Aquatic habitat of Lake Dystos


Aquatic habitat of Lake Dystos

The Dystos Lake Wetland in Evia is one of the most important wetlands in Greece with rare flora and fauna

One of the most important wetlands in Greece, the lake is a refuge for dozens of bird species, with rare flora and fauna. Depending on the rainfall, the area of ​​the lake fluctuates from 1,500 to 4,500 acres.

Ideal times to visit the area are spring and autumn, when the wetland gathers a multitude of migratory birds, such as white storks and herons.

Among the aquatic birds that live permanently in the ecosystem are mallards, mallards, mute swans, coots, etc., while there are also predatory species such as hawks, vultures and peregrines.

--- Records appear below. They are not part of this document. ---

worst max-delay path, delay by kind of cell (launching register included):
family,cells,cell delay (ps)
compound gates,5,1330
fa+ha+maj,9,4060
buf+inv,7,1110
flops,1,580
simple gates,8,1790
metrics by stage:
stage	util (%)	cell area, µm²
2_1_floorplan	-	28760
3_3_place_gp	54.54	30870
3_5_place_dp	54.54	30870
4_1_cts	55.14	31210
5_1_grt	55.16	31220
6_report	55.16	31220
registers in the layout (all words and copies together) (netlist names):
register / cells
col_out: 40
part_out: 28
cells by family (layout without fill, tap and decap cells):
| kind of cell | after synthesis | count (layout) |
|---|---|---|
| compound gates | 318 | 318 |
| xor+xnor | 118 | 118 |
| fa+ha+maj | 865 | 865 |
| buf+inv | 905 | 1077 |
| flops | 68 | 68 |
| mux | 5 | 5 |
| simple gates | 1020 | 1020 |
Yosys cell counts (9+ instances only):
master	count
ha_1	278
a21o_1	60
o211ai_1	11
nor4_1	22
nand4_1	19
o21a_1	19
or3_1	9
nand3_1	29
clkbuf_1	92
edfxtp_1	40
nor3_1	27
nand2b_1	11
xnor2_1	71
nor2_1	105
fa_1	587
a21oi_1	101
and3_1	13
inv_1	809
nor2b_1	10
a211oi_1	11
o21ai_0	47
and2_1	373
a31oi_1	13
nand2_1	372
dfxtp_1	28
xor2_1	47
### src/sv/sk_mem.sv
// ----------------------------------------------------------------------------
// sk_mem
// Entry storage: key and payload arrays, one write and one registered read.
// ----------------------------------------------------------------------------
`timescale 1ns / 1ps

module sk_mem import sk_pkg::*; #(
  parameter int CAPACITY      = CAPACITY_DEF,
  parameter int PAYLOAD_WIDTH = PAYLOAD_WIDTH_DEF
) (
  input  logic                         clk,
  input  mem_ctl_t                     ctl,
  input  logic [$clog2(CAPACITY)-1:0]  raddr,
  input  logic [$clog2(CAPACITY)-1:0]  waddr,
  input  logic [31:0]                  wkey,
  input  logic [PAYLOAD_WIDTH-1:0]     wpay,
  output logic [31:0]                  rkey,
  output logic [PAYLOAD_WIDTH-1:0]     rpay
);

  logic [31:0]              key_mem [CAPACITY];
  logic [PAYLOAD_WIDTH-1:0] pay_mem [CAPACITY];

  always_ff @(posedge clk) begin
    if (ctl.wr_en) begin
      key_mem[waddr] <= wkey;
      pay_mem[waddr] <= wpay;
    end
  end

  always_ff @(posedge clk) begin
    if (ctl.rd_en) begin
      rkey <= key_mem[raddr];
      rpay <= pay_mem[raddr];
    end
  end

endmodule
`src/tdt_pkg.sv`:
```
// Package for the thermistor divider temperature unit.
// Shared types, register indexes and fixed-point constants; no dependencies.
`default_nettype none

package tdt_pkg;

  localparam int unsigned SAMPLE_BITS_DEF = 12;
  localparam int unsigned SAMPLE_W        = 12;
  localparam int unsigned SUM_W           = 20;
  localparam int unsigned OHMS_W          = 26;
  localparam int unsigned R_W             = 33;
  localparam int unsigned LOG_W           = 30;
  localparam int unsigned DVD_W           = 57;
  localparam int unsigned DVS_W           = 47;
  localparam int unsigned STEP_W          = 6;

  localparam logic [29:0] LN2_Q30 = 30'd744261118;
  localparam logic [63:0] InvT0Full = ((64'd1 << 40) * 64'd20 + 64'd2981) / 64'd5963;
  localparam logic [48:0] INV_T0_Q40 = InvT0Full[48:0];
  localparam logic [63:0] ZeroCFull = ((64'd5463 << 16) + 64'd10) / 64'd20;
  localparam logic [57:0] ZERO_C_Q16 = ZeroCFull[57:0];
  localparam logic [19:0] RAIL_MARGIN_MV = 20'd100;

  typedef enum logic [2:0] {
    REG_HIGH_SIDE    = 3'd0,
    REG_SUPPLY_MV    = 3'd1,
    REG_BETA_COEF    = 3'd2,
    REG_NOMINAL_OHMS = 3'd3,
    REG_SERIES_OHMS  = 3'd4,
    REG_SAMPLE_COUNT = 3'd5
  } reg_idx_e;

  typedef struct packed {
    logic        high_side;
    logic [12:0] supply_mv;
    logic [13:0] beta_coef;
    logic [19:0] nominal_ohms;
    logic [19:0] series_ohms;
    logic [7:0]  sample_count;
  } cfg_t;

  typedef enum logic [3:0] {
    OP_NONE    = 4'd0,
    OP_ACC     = 4'd1,
    OP_CHECK_V = 4'd2,
    OP_CHECK_R = 4'd3,
    OP_LOGN    = 4'd4,
    OP_LNMUL   = 4'd5,
    OP_START_Q = 4'd6,
    OP_CALC_D  = 4'd7,
    OP_FIN     = 4'd8
  } op_e;

  typedef struct packed {
    op_e op;
  } cmd_t;

  typedef struct packed {
    logic cnt_zero;
    logic finish;
    logic div_busy;
    logic log_busy;
    logic v_bad;
    logic r_zero;
    logic d_nonpos;
  } status_t;

endpackage

`default_nettype wire

```
`src/tdt_div.sv`:
```
// Restoring radix-2 divider, one quotient bit per cycle.
// Dividend is left aligned; steps sets how many bits are used. Uses tdt_pkg.
`default_nettype none

module tdt_div (
  input  wire logic                            clk_i,
  input  wire logic                            rst_ni,
  input  wire logic                            start_i,
  input  wire logic [tdt_pkg::STEP_W-1:0]      steps_i,
  input  wire logic [tdt_pkg::DVD_W-1:0]       dividend_i,
  input  wire logic [tdt_pkg::DVS_W-1:0]       divisor_i,
  output logic                                 busy_o,
  output logic [tdt_pkg::DVD_W-1:0]            quotient_o
);

  logic [tdt_pkg::STEP_W-1:0] cnt_q, cnt_d;
  logic [tdt_pkg::DVD_W-1:0]  dvd_q, quo_q;
  logic [tdt_pkg::DVS_W-1:0]  dvs_q, rem_q;
  logic [tdt_pkg::DVS_W:0]    rem_sh, rem_sub;
  logic                       ge;

  assign rem_sh  = {rem_q, dvd_q[tdt_pkg::DVD_W-1]};
  assign rem_sub = rem_sh - {1'b0, dvs_q};
  assign ge      = rem_sh >= {1'b0, dvs_q};

  always_comb begin
    cnt_d = cnt_q;
    if (start_i) begin
      cnt_d = steps_i;
    end else if (cnt_q != '0) begin
      cnt_d = cnt_q - tdt_pkg::STEP_W'(1);
    end
  end

  always_ff @(posedge clk_i or negedge rst_ni) begin
    if (!rst_ni) begin
      cnt_q <= '0;
    end else begin
      cnt_q <= cnt_d;
    end
  end

  always_ff @(posedge clk_i) begin
    if (start_i) begin
      dvd_q <= dividend_i;
      dvs_q <= divisor_i;
      rem_q <= '0;
      quo_q <= '0;
    end else if (cnt_q != '0) begin
      dvd_q <= {dvd_q[tdt_pkg::DVD_W-2:0], 1'b0};
      rem_q <= ge ? rem_sub[tdt_pkg::DVS_W-1:0] : rem_sh[tdt_pkg::DVS_W-1:0];
      quo_q <= {quo_q[tdt_pkg::DVD_W-2:0], ge};
    end
  end

  assign busy_o     = cnt_q != '0;
  assign quotient_o = quo_q;

endmodule

`default_nettype wire

```
`src/tdt_log2.sv`:
```
// Iterative log2 in Q24: normalize one bit per cycle, then 24 squaring steps.
// One 32x32 multiplier. Uses tdt_pkg.
`default_nettype none

module tdt_log2 (
  input  wire logic                        clk_i,
  input  wire logic                        rst_ni,
  input  wire logic                        start_i,
  input  wire logic [tdt_pkg::R_W-1:0]     x_i,
  output logic                             busy_o,
  output logic [tdt_pkg::LOG_W-1:0]        result_o
);

  typedef enum logic [2:0] {
    L_IDLE = 3'b001,
    L_NORM = 3'b010,
    L_SQ   = 3'b100
  } lstate_e;

  lstate_e                   state_q, state_d;
  logic [tdt_pkg::R_W-1:0]   xn_q;
  logic [5:0]                n_q;
  logic [31:0]               m_q;
  logic [23:0]               frac_q;
  logic [4:0]                it_q;
  logic [63:0]               sq;
  logic [32:0]               sq_sh;

  assign sq    = 64'(m_q) * 64'(m_q);
  assign sq_sh = sq[63:31];

  always_comb begin
    state_d = state_q;
    unique case (state_q)
      L_IDLE: if (start_i) state_d = L_NORM;
      L_NORM: if (xn_q[tdt_pkg::R_W-1]) state_d = L_SQ;
      L_SQ:   if (it_q == 5'd1) state_d = L_IDLE;
      default: state_d = L_IDLE;
    endcase
  end

  always_ff @(posedge clk_i or negedge rst_ni) begin
    if (!rst_ni) begin
      state_q <= L_IDLE;
    end else begin
      state_q <= state_d;
    end
  end

  always_ff @(posedge clk_i) begin
    unique case (state_q)
      L_IDLE: begin
        if (start_i) begin
          xn_q   <= (x_i == '0) ? tdt_pkg::R_W'(1) : x_i;
          n_q    <= 6'(tdt_pkg::R_W - 1);
          frac_q <= '0;
        end
      end
      L_NORM: begin
        if (xn_q[tdt_pkg::R_W-1]) begin
          m_q  <= xn_q[tdt_pkg::R_W-1:1];
          it_q <= 5'd24;
        end else begin
          xn_q <= {xn_q[tdt_pkg::R_W-2:0], 1'b0};
          n_q  <= n_q - 6'd1;
        end
      end
      L_SQ: begin
        // square stays in [1,4) of the Q31 scale; renormalize into [1,2)
        m_q    <= sq_sh[32] ? sq_sh[32:1] : sq_sh[31:0];
        frac_q <= {frac_q[22:0], sq_sh[32]};
        it_q   <= it_q - 5'd1;
      end
      default: ;
    endcase
  end

  assign busy_o   = state_q != L_IDLE;
  assign result_o = {n_q, frac_q};

endmodule

`default_nettype wire

```
`src/tdt_datapath.sv`:
```
// Datapath: sample accumulator, shared divider and log2 unit, result registers.
// Driven by op commands from tdt_ctrl; uses tdt_pkg, tdt_div, tdt_log2.
`default_nettype none

module tdt_datapath #(
  parameter int unsigned SampleBits = tdt_pkg::SAMPLE_BITS_DEF
) (
  input  wire logic                            clk_i,
  input  wire logic                            rst_ni,
  input  wire tdt_pkg::cfg_t                   cfg_i,
  input  wire tdt_pkg::cmd_t                   cmd_i,
  input  wire logic [tdt_pkg::SAMPLE_W-1:0]    sample_mv_i,
  output tdt_pkg::status_t                     status_o,
  output logic signed [7:0]                    temp_c_o,
  output logic                                 invalid_o,
  output logic [11:0]                          mean_mv_o,
  output logic [tdt_pkg::OHMS_W-1:0]           thermistor_ohms_o
);

  localparam logic [31:0] SampleMask = (32'd1 << SampleBits) - 32'd1;

  logic [tdt_pkg::SUM_W-1:0]   sum_q, sum_nx, samp;
  logic [tdt_pkg::SUM_W:0]     sum_add;
  logic [7:0]                  taken_q, taken_nx;

  logic                        div_start;
  logic [tdt_pkg::STEP_W-1:0]  div_steps;
  logic [tdt_pkg::DVD_W-1:0]   div_dvd, quo;
  logic [tdt_pkg::DVS_W-1:0]   div_dvs;
  logic                        div_busy;

  logic                        log_start;
  logic [tdt_pkg::R_W-1:0]     log_x;
  logic [tdt_pkg::LOG_W-1:0]   log_res;
  logic                        log_busy;

  logic [19:0]                 v;
  logic [12:0]                 v13, den, numf;
  logic [tdt_pkg::R_W-1:0]     prod, r;
  logic                        v_bad;

  logic [tdt_pkg::LOG_W-1:0]   lr_q, mag;
  logic                        neg_q, neg;
  logic [59:0]                 ln_full;
  logic [tdt_pkg::LOG_W-1:0]   ln_q;
  logic [13:0]                 beta;
  logic [19:0]                 nominal;
  logic [48:0]                 dq;
  logic                        d_nonpos;

  logic signed [57:0]          c;
  logic [57:0]                 cmag;
  logic [41:0]                 w;
  logic signed [7:0]           deg;

  logic signed [7:0]           temp_q;
  logic                        inv_q;
  logic [11:0]                 mean_q;
  logic [tdt_pkg::OHMS_W-1:0]  ohms_q;

  assign samp     = tdt_pkg::SUM_W'(sample_mv_i) & SampleMask[tdt_pkg::SUM_W-1:0];
  assign sum_add  = {1'b0, sum_q} + {1'b0, samp};
  assign sum_nx   = sum_add[tdt_pkg::SUM_W] ? '1 : sum_add[tdt_pkg::SUM_W-1:0];
  assign taken_nx = taken_q + 8'd1;

  assign beta    = (cfg_i.beta_coef == '0) ? 14'd1 : cfg_i.beta_coef;
  assign nominal = (cfg_i.nominal_ohms == '0) ? 20'd1 : cfg_i.nominal_ohms;

  // mean checks and divider operands for the resistance
  assign v     = quo[19:0];
  assign v13   = v[12:0];
  assign v_bad = (v == '0) || (v >= 20'(cfg_i.supply_mv)) ||
                 (cfg_i.high_side ? (v < tdt_pkg::RAIL_MARGIN_MV)
                                  : (v + tdt_pkg::RAIL_MARGIN_MV > 20'(cfg_i.supply_mv)));
  assign den   = cfg_i.high_side ? v13 : cfg_i.supply_mv - v13;
  assign numf  = cfg_i.high_side ? cfg_i.supply_mv - v13 : v13;
  assign prod  = tdt_pkg::R_W'(cfg_i.series_ohms) * tdt_pkg::R_W'(numf);
  assign r     = quo[tdt_pkg::R_W-1:0];

  assign neg     = lr_q < log_res;
  assign mag     = neg ? log_res - lr_q : lr_q - log_res;
  assign ln_full = 60'(mag) * 60'(tdt_pkg::LN2_Q30);

  assign dq       = neg_q ? tdt_pkg::INV_T0_Q40 - 49'(quo[45:0])
                          : tdt_pkg::INV_T0_Q40 + 49'(quo[45:0]);
  assign d_nonpos = dq[48] || (dq == '0);

  assign c    = $signed({1'b0, quo}) - $signed(tdt_pkg::ZERO_C_Q16);
  assign cmag = c[57] ? 58'(-c) : 58'(c);
  assign w    = cmag[57:16];
  always_comb begin
    if (w > 42'd127) begin
      deg = c[57] ? -8'sd127 : 8'sd127;
    end else begin
      deg = c[57] ? -$signed(w[7:0]) : $signed(w[7:0]);
    end
  end

  always_comb begin
    div_start = 1'b0;
    div_steps = '0;
    div_dvd   = '0;
    div_dvs   = '0;
    log_start = 1'b0;
    log_x     = '0;
    unique case (cmd_i.op)
      tdt_pkg::OP_ACC: begin
        div_start = (cfg_i.sample_count != '0) && (taken_nx >= cfg_i.sample_count);
        div_steps = 6'd20;
        div_dvd   = {sum_nx, 37'd0};
        div_dvs   = tdt_pkg::DVS_W'(taken_nx);
      end
      tdt_pkg::OP_CHECK_V: begin
        div_start = !v_bad;
        div_steps = 6'd33;
        div_dvd   = {prod, 24'd0};
        div_dvs   = tdt_pkg::DVS_W'(den);
      end
      tdt_pkg::OP_CHECK_R: begin
        log_start = r != '0;
        log_x     = r;
      end
      tdt_pkg::OP_LOGN: begin
        log_start = 1'b1;
        log_x     = tdt_pkg::R_W'(nominal);
      end
      tdt_pkg::OP_START_Q: begin
        div_start = 1'b1;
        div_steps = 6'd46;
        div_dvd   = {ln_q, 27'd0};
        div_dvs   = tdt_pkg::DVS_W'(beta);
      end
      tdt_pkg::OP_CALC_D: begin
        div_start = !d_nonpos;
        div_steps = 6'd57;
        div_dvd   = {1'b1, 56'd0};
        div_dvs   = dq[46:0];
      end
      default: ;
    endcase
  end

  tdt_div u_div (
    .clk_i      (clk_i),
    .rst_ni     (rst_ni),
    .start_i    (div_start),
    .steps_i    (div_steps),
    .dividend_i (div_dvd),
    .divisor_i  (div_dvs),
    .busy_o     (div_busy),
    .quotient_o (quo)
  );

  tdt_log2 u_log2 (
    .clk_i    (clk_i),
    .rst_ni   (rst_ni),
    .start_i  (log_start),
    .x_i      (log_x),
    .busy_o   (log_busy),
    .result_o (log_res)
  );

  always_ff @(posedge clk_i or negedge rst_ni) begin
    if (!rst_ni) begin
      sum_q   <= '0;
      taken_q <= '0;
    end else if (cmd_i.op == tdt_pkg::OP_ACC) begin
      if (cfg_i.sample_count == '0 || taken_nx >= cfg_i.sample_count) begin
        sum_q   <= '0;
        taken_q <= '0;
      end else begin
        sum_q   <= sum_nx;
        taken_q <= taken_nx;
      end
    end
  end

  always_ff @(posedge clk_i) begin
    unique case (cmd_i.op)
      tdt_pkg::OP_ACC: begin
        if (cfg_i.sample_count == '0) begin
          temp_q <= -8'sd128;
          inv_q  <= 1'b1;
          mean_q <= '0;
          ohms_q <= '0;
        end
      end
      tdt_pkg::OP_CHECK_V: begin
        mean_q <= v[11:0];
        if (v_bad) begin
          temp_q <= -8'sd128;
          inv_q  <= 1'b1;
          ohms_q <= '0;
        end
      end
      tdt_pkg::OP_CHECK_R: begin
        ohms_q <= (r[tdt_pkg::R_W-1:tdt_pkg::OHMS_W] != '0) ? '1 : r[tdt_pkg::OHMS_W-1:0];
        if (r == '0) begin
          temp_q <= -8'sd128;
          inv_q  <= 1'b1;
        end
      end
      tdt_pkg::OP_LOGN: lr_q <= log_res;
      tdt_pkg::OP_LNMUL: begin
        neg_q <= neg;
        ln_q  <= ln_full[59:30];
      end
      tdt_pkg::OP_CALC_D: begin
        if (d_nonpos) begin
          temp_q <= 8'sd127;
          inv_q  <= 1'b0;
        end
      end
      tdt_pkg::OP_FIN: begin
        temp_q <= deg;
        inv_q  <= 1'b0;
      end
      default: ;
    endcase
  end

  always_comb begin
    status_o.cnt_zero = cfg_i.sample_count == '0;
    status_o.finish   = taken_nx >= cfg_i.sample_count;
    status_o.div_busy = div_busy;
    status_o.log_busy = log_busy;
    status_o.v_bad    = v_bad;
    status_o.r_zero   = r == '0;
    status_o.d_nonpos = d_nonpos;
  end

  assign temp_c_o          = temp_q;
  assign invalid_o         = inv_q;
  assign mean_mv_o         = mean_q;
  assign thermistor_ohms_o = ohms_q;

endmodule

`default_nettype wire

```
`config.mk`:
```
export PLATFORM = sky130hd
export DESIGN_NAME = tdt_datapath
export DESIGN_NICKNAME = d
export VERILOG_FILES = /design/src/tdt_pkg.sv /design/src/tdt_div.sv /design/src/tdt_log2.sv /design/src/tdt_datapath.sv
export SDC_FILE = /design/constraint.sdc
export NUM_CORES = 2
export LEC_CHECK = 0
export BUFFER_PORTS_ARGS = -buffer_cell sky130_fd_sc_hd__buf_2
export CAP_MARGIN = 30
export CORE_MARGIN = 2
export CORE_UTILIZATION = 67
export CTS_CLUSTER_SIZE = 24
export DETAILED_ROUTE_END_ITERATION = 8
export MAX_ROUTING_LAYER = met4
export PLACE_DENSITY = 0.84
export SETUP_SLACK_MARGIN = 0.02
export SKIP_LAST_GASP = 1
export SLEW_MARGIN = 20
export SYNTH_ARGS = -nofsm -noshare
export SYNTH_HDL_FRONTEND = slang
export SYNTH_SLANG_ARGS = --single-unit
```
`constraint.sdc`:
```
create_clock -name clk_i -period 14.4 [get_ports clk_i]
set_clock_uncertainty 0.05 [all_clocks]
set_input_delay 1.44 -clock clk_i [delete_from_list [all_inputs] [get_ports clk_i]]
set_output_delay 1.44 -clock clk_i [all_outputs]
set_load 0.03 [all_outputs]
```
[Yosys cells after proc, flatten, opt, wreduce, memory -nomap -nowiden]
Index checks and enable logic that the tools add are counted.
Operators by class
  add/subtract/negate cells: 15
  $mul: 3
  magnitude comparators: 7
  equality and inequality tests: 21
  muxes and demuxes: 59
  reduce and logical (&&, ||, !) cells: 33
Operators by type and width (number)
  57-bit one-hot mux with 4 select lines: 1
  47-bit one-hot mux with 4 select lines: 1
  33-bit one-hot mux with 2 select lines: 2
  57-bit 2-to-1 mux: 2
  33-bit 2-to-1 mux: 3
  26-bit 2-to-1 mux: 3
  26-bit one-hot mux with 3 select lines: 1
  33-bit zero test: 2
  32-bit by 32-bit multiplier with 64-bit output: 1
  32-bit 2-to-1 mux: 2
  8-bit 2-to-1 mux: 8
  32-bit one-hot mux with 2 select lines: 1
  20-bit 2-to-1 mux: 3
  30-bit subtractor: 2
  30-bit by 29-bit multiplier with 59-bit output (second input constant): 1
  58-bit 2-to-1 mux: 1
  58-bit negation: 1
  57-bit by 25-bit subtractor with 58-bit output (second input constant): 1
  49-bit zero test: 1
  49-bit 2-to-1 mux: 1
  48-bit by 47-bit >= comparator with 1-bit output: 1
  24-bit one-hot mux with 2 select lines: 1
  32-bit by 46-bit adder with 47-bit output (first input constant): 1
  47-bit 2-to-1 mux: 1
  61 further kinds: 96
Storage, ports and cells
  bits in registers: 453
  input bits: 94
  output and inout port bits: 54

[Depth between registers and ports, before layout]
  depth after elaboration: 7
  gate-level depth with buffers: 44

[Cells and area by module]
Synthesis repeated with hierarchy kept, for this count alone.
Unflattened totals
  cells, all modules: 9315
  area, all modules: 84556.1 µm²
Modules (own cells, without submodules)
  tdt_datapath: instances 1, cells an instance 4571, area an instance 39431.6 µm², seq. area each 3943.8 µm²
  tdt_log2: instances 1, cells an instance 3572, area an instance 33975.1 µm², seq. area each 3079.2 µm²
  tdt_div: instances 1, cells an instance 1172, area an instance 11149.4 µm², seq. area each 5355.1 µm²

[Worst setup path before layout]
Ideal clock, no wire load.
  kind: register -> register
  from: register u_log2.frac_q[9]
  to: register ln_q[27] (netlist bit) (data pin)
  setup time: 0.262 ns
  arrival time: 10.466 ns
  data required time: 14.088 ns
  slack: 3.622 ns
  cell stages (with the launch flop): 39
  path buffers: 4
  period minus slack after synthesis: 10.778 ns
  cell sequence: edfxtp_1 -> inv_1 -> ha_1 -> buf_2 -> a21oi_1 -> o21ai_0 -> a221oi_1 -> o21ai_2 -> a31oi_2 -> o211ai_2 -> nand2_2 -> buf_2 -> clkbuf_1 -> buf_1 -> mux2i_1 -> xnor2_1 -> inv_1 -> fa_1 -> [... 3 more ...] -> fa_1 -> fa_1 -> fa_1 -> fa_1 -> fa_1 -> ha_1 -> a21oi_1 -> o21ai_0 -> a211oi_1 -> nand3_1 -> o21ai_0 -> o31ai_1 -> a31oi_1 -> o22a_1 -> a21o_1 -> a31oi_1 -> mux2i_1 -> nand3_1
Between the ends
  longest elaborated chain between the ends: 3
RTL lines
  start, declared: line tdt_log2.sv:24  | logic [23:0] frac_q;
  start signal, assigned: line tdt_log2.sv:71  | frac_q <= {frac_q[22:0], sq_sh[32]};
  30-bit < comparator: line tdt_datapath.sv:80  | assign neg = lr_q < log_res;
  net neg: line tdt_datapath.sv:43  | logic neg_q, neg;
  30-bit 2-to-1 mux: line tdt_datapath.sv:81  | assign mag = neg ? log_res - lr_q : lr_q - log_res;
  30-bit by 29-bit multiplier with 59-bit output: line tdt_datapath.sv:82  | assign ln_full = 60'(mag) * 60'(tdt_pkg::LN2_Q30);
  net ln_full[57]: line tdt_datapath.sv:44  | logic [59:0] ln_full;
  end signal, assigned: line tdt_datapath.sv:206  | ln_q <= ln_full[59:30];
  end, declared: line tdt_datapath.sv:45  | logic [tdt_pkg::LOG_W-1:0] ln_q;
The timed path passes the listed nets, and every way through them passes these cells.
A chain may end at the register's enable or synchronous reset.

[Worst setup path after layout]
  from: register u_log2.frac_q[9]
  to: register ln_q[27] (netlist bit) (data pin)
Between the ends
  longest elaborated chain between the ends: 3
RTL lines (line)
  30-bit subtractor / 30-bit < comparator (equally long branches): tdt_datapath.sv:81, tdt_datapath.sv:80
  30-bit 2-to-1 mux (*): tdt_datapath.sv:81
  30-bit by 29-bit multiplier with 59-bit output (*): tdt_datapath.sv:82
  net ln_full[57]: tdt_datapath.sv:44
The timed path passes the listed nets; every way through them passes the cells marked *.

==> flow_summary.json <==
{
  "cts_root_buf": "clkbuf_16",
  "synthArstFlopShare_pct": 8.62,
  "fillers": 8727,
  "die_w_um": 350,
  "slowest_delay_ns": 0.75,
  "cts_hold_buffers": 0,
  "grt_pass1_vias": 66100,
  "required_ns": 14.76,
  "yosys_warnings": 0,
  "dr.pass1.iters": 8,
  "fin_util_pct": 71.2,
  "ios": 148,
  "die_y_um": 350,
  "ant_nets": 0,
  "track_usage_pct": 38.4,
  "worstRegToRegCells": 41,
  "r2r_setup_slack_ns": 1.78,
  "gp_congestion": 1.02,
  "setup_violations": 0,
  "drc": 0,
  "max_freq_mhz": 79.2,
  "ys.flop_type": "edfxtp_1",
  "grt.overflow.total": 0,
  "syn-cell-area_um2": 80100,
  "post_synth.cell_area_avg_um2": 9.30,
  "vias": 62700,
  "wl_um": 222000,
  "timing.rr.start": "u_log2.frac_q[9]$_SDFFCE_PN0P_",
  "slowest_stage": "o31ai_1",
  "ys_types": 107,
  "insertion_delay_ns": 0.66,
  "outcome": "completed",
  "worstPathArrival_ns": 12.98,
  "rows": 126,
  "yosysSeqAreaShare_pct": 14.5,
  "fp.coreArea_um2": 118000,
  "path_max_fanout": 37,
  "post_cts_buffers": 0,
  "die-area_um2": 122000,
  "final.setup.tns_ns": 0,
  "r2r-end": "ln_q[27]$_DFFE_PN_",
  "finalCritPeriodShare_pct": 87.6,
  "antenna_found_initial": 4,
  "synth_nets": 10900,
  "portBuffers": 147,
  "endpoint": "ln_q[27]$_DFFE_PN_",
  "htreeDepth": 2,
  "grt_pass1_wl_um": 358000,
  "dp_hpwl_um": 175000,
  "vias_per_cell": 6.13,
  "synth_edf_count": 288,
  "hold_violations": 0,
  "hp-class": "reg2reg",
  "cts_tree": "yes",
  "cts_made_buffers": 52,
  "layout-drive-gt1-share_pct": 6.05,
  "rsz0062_at_grt": "false",
  "start_kind": "flop",
  "slew_headroom_pct": 27.2,
  "syn_inst": 8620,
  "final_nets": 10900,
  "drt_iter0_drc": 6095,
  "wire_per_inst_um": 21.7,
  "maxSlewViolCount": 0,
  "synth_seq_cells": 429,
  "clock_path_buffers": 3,
  "clock-sinks": 429,
  "tightestPinTransition_ns": 1.09,
  "grt_max_degree": 115,
  "startpoint": "u_log2.frac_q[9]$_SDFFCE_PN0P_",
  "cts.reportedPaths.clkPinSlew_ns": 0.06,
  "area_delta_synth_final_pct": 5.16,
  "drv_cap": 0,
  "crit_path_frequent_cell": "fa_1",
  "hold_start": "u_log2.n_q[5]$_SDFFCE_PN1P_",
  "cts_resized": 0,
  "crit_type": "reg2reg",
  "min_period_ns": 12.62,
  "start_util_pct": 67.7,
  "end_kind": "flop"
}
synthesized netlist by cell type (102+ instances only):
cell type,n,area share [%]
inv_1,1646,7.7
fa_1,1299,32
ha_1,889,14
nand2_1,831,3.9
nor2_1,420,2.0
a21oi_1,348,2.2
and2_1,312,2.4
clkbuf_1,310,1.5
edfxtp_1,288,11
o21ai_0,260,1.6
xnor2_1,211,2.3
a21o_1,182,1.7
xor2_1,137,1.5
dfxtp_1,104,2.6
nand3_1,102,0.64
sequential cells by signal, summed over array words and instances (netlist names):
signal and flops:
invalid_o 1, ln_q 30, lr_q 30, mean_mv_o 12, neg_q 1, sum_q 20
taken_q 8, temp_c_o 8, thermistor_ohms_o 26, u_div.cnt_q 6, u_div.dvd_q 33, u_div.dvs_q 47
u_div.quotient_o 57, u_div.rem_q 47, u_log2.frac_q 24, u_log2.it_q 5, u_log2.m_q 32, u_log2.n_q 6
u_log2.state_q 3, u_log2.xn_q 33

The surrounding hills are full of rare species of flowers such as crocuses, irises, daffodils and orchids, while there is no shortage of Mediterranean shrubs such as holly, sedge, aphanas and thyme.

The ecosystem is also rich in amphibian and reptile life, while the area teems with small wildlife such as foxes, ptarmigan, weasels and hedgehogs.

During the summer months, a large area of ​​the lake is covered by reeds, with the wet element being limited to its central and western parts.

Unfortunately, the lack of protection of the wetland has resulted in this ecosystem of rare beauty and importance being under threat in recent years. A significant part of the lake has dried up, with serious effects on the development of the flora and fauna of the area.

In addition to natural beauty, the area is of archaeological and historical interest, as the ancient settlement of Dystos has been discovered on the Kastri hill that dominates the east of the lake plain.

Also nearby are the ruins of the Serai settlement, which flourished during the Turkish occupation and was abandoned after the liberation.

The lake It is located between Aliveri, and Agios Apostoulos Petrion.